#### [Work task]
Which lines below mention "routing"? Pick each one out.

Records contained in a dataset

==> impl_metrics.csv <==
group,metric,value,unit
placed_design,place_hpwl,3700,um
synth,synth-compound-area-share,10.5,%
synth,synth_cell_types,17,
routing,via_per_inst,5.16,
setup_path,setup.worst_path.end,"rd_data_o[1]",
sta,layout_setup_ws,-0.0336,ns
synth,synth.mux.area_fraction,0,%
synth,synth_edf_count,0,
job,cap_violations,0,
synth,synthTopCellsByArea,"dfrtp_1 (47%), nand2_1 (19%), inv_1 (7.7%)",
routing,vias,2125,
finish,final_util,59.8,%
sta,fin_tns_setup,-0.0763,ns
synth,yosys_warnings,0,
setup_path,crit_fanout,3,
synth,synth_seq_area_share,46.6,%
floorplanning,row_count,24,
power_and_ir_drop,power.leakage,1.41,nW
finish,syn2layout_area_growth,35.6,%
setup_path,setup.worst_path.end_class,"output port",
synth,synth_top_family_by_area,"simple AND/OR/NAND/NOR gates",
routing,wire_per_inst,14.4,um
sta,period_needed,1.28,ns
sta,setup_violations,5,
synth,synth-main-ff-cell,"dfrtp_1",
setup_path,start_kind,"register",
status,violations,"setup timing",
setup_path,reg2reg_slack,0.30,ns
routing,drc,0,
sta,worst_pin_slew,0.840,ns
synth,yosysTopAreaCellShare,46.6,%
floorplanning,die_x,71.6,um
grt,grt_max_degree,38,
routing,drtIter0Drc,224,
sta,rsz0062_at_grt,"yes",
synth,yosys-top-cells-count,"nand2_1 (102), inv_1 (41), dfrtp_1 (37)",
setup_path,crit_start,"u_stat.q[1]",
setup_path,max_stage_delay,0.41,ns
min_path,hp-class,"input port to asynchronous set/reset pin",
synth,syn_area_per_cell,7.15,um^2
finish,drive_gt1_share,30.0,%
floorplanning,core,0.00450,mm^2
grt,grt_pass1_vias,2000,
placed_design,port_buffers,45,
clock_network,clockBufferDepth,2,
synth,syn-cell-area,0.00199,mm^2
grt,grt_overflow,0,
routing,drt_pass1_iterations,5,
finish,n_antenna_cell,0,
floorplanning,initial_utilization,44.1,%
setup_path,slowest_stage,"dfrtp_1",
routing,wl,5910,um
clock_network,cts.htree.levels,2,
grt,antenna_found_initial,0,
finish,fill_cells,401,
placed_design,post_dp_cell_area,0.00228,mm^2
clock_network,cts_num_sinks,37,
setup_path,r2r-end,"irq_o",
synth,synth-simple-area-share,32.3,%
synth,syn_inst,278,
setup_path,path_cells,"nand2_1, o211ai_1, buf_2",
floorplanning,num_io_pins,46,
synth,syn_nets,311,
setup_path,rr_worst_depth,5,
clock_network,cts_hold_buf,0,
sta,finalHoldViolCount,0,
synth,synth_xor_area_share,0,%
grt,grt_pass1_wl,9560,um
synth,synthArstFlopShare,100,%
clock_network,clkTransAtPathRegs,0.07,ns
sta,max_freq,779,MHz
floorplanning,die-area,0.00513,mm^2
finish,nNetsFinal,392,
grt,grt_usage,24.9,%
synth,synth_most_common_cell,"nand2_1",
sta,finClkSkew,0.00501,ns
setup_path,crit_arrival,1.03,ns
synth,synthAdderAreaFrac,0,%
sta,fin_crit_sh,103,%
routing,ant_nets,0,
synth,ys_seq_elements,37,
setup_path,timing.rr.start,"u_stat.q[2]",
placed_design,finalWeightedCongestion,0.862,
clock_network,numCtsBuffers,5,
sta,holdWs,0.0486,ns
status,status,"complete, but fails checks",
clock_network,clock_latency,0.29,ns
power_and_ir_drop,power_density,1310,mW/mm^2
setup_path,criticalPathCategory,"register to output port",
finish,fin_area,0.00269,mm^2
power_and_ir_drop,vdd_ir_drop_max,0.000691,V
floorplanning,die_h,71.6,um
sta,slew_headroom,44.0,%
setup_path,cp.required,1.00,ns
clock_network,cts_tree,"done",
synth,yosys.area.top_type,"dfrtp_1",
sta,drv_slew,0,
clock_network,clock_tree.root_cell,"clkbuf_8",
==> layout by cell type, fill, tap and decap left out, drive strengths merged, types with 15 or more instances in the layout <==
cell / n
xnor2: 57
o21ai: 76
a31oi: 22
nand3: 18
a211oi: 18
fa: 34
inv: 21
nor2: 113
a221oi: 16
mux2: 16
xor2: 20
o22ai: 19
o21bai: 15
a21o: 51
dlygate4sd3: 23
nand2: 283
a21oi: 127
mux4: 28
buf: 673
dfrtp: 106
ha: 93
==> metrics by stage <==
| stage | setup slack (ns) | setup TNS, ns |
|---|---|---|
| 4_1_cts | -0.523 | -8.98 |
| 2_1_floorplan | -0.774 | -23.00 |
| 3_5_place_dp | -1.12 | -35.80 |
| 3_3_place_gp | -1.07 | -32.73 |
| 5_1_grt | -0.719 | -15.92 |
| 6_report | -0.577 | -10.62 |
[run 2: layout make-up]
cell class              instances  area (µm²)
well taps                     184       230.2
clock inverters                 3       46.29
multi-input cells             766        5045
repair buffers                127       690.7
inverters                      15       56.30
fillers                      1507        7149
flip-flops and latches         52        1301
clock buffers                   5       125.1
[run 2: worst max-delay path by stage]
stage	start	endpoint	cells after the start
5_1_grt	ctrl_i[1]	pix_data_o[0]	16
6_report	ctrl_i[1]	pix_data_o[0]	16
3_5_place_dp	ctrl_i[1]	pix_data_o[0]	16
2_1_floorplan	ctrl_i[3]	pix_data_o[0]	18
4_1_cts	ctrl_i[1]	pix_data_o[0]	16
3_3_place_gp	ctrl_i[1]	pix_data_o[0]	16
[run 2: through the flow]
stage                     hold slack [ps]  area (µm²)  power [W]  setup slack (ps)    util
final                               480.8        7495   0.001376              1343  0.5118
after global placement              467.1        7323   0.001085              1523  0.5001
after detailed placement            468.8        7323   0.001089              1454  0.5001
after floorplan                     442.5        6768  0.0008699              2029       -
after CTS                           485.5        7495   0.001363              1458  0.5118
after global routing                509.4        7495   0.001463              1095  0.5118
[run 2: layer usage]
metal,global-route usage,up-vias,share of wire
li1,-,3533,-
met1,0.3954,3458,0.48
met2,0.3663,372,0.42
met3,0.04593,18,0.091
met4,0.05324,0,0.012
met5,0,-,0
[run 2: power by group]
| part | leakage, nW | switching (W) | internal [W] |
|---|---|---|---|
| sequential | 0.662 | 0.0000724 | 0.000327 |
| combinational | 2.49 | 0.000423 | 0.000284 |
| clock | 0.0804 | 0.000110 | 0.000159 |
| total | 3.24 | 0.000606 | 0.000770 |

#### [Answer for this exercise]
routing,via_per_inst,5.16,
routing,vias,2125,
routing,wire_per_inst,14.4,um
routing,drc,0,
routing,drtIter0Drc,224,
routing,drt_pass1_iterations,5,
routing,wl,5910,um
routing,ant_nets,0,
after global routing                509.4        7495   0.001463              1095  0.5118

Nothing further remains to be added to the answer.